=== Task brief ===
Write every record out again exactly as shown below.

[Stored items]
- Opening Delimiter -
## config.mk

```make
export PLATFORM = sky130hd
export DESIGN_NAME = alu_nibble_sequencer_flat
export DESIGN_NICKNAME = d
export VERILOG_FILES = /design/src/rtl/alu_nibble_sequencer_if.sv /design/src/rtl/alu_nibble_sequencer.sv /design/src/flat_wrapper.sv
export SDC_FILE = /design/constraint.sdc
export NUM_CORES = 1
export LEC_CHECK = 0
export BUFFER_PORTS_ARGS = -buffer_cell sky130_fd_sc_hd__buf_4
export CELL_PAD_IN_SITES_DETAIL_PLACEMENT = 1
export CELL_PAD_IN_SITES_GLOBAL_PLACEMENT = 1
export CORE_MARGIN = 4
export CORE_UTILIZATION = 38
export DETAILED_ROUTE_END_ITERATION = 10
export GPL_ROUTABILITY_DRIVEN = 0
export PLACE_DENSITY_LB_ADDON = 0.12
export SLEW_MARGIN = 20
export SYNTH_ARGS = -nofsm -noshare
export SYNTH_HDL_FRONTEND = slang
export SYNTH_SLANG_ARGS = --single-unit
```

## constraint.sdc

```tcl
create_clock -name clk -period 1.7 [get_ports clk]
set_input_delay 0.17 -clock clk [delete_from_list [all_inputs] [get_ports clk]]
set_output_delay 0.17 -clock clk [all_outputs]
set_load 0.03 [all_outputs]
```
- Closing Delimiter -
=== Reply ===
## config.mk

```make
export PLATFORM = sky130hd
export DESIGN_NAME = alu_nibble_sequencer_flat
export DESIGN_NICKNAME = d
export VERILOG_FILES = /design/src/rtl/alu_nibble_sequencer_if.sv /design/src/rtl/alu_nibble_sequencer.sv /design/src/flat_wrapper.sv
export SDC_FILE = /design/constraint.sdc
export NUM_CORES = 1
export LEC_CHECK = 0
export BUFFER_PORTS_ARGS = -buffer_cell sky130_fd_sc_hd__buf_4
export CELL_PAD_IN_SITES_DETAIL_PLACEMENT = 1
export CELL_PAD_IN_SITES_GLOBAL_PLACEMENT = 1
export CORE_MARGIN = 4
export CORE_UTILIZATION = 38
export DETAILED_ROUTE_END_ITERATION = 10
export GPL_ROUTABILITY_DRIVEN = 0
export PLACE_DENSITY_LB_ADDON = 0.12
export SLEW_MARGIN = 20
export SYNTH_ARGS = -nofsm -noshare
export SYNTH_HDL_FRONTEND = slang
export SYNTH_SLANG_ARGS = --single-unit
```

## constraint.sdc

```tcl
create_clock -name clk -period 1.7 [get_ports clk]
set_input_delay 0.17 -clock clk [delete_from_list [all_inputs] [get_ports clk]]
set_output_delay 0.17 -clock clk [all_outputs]
set_load 0.03 [all_outputs]
```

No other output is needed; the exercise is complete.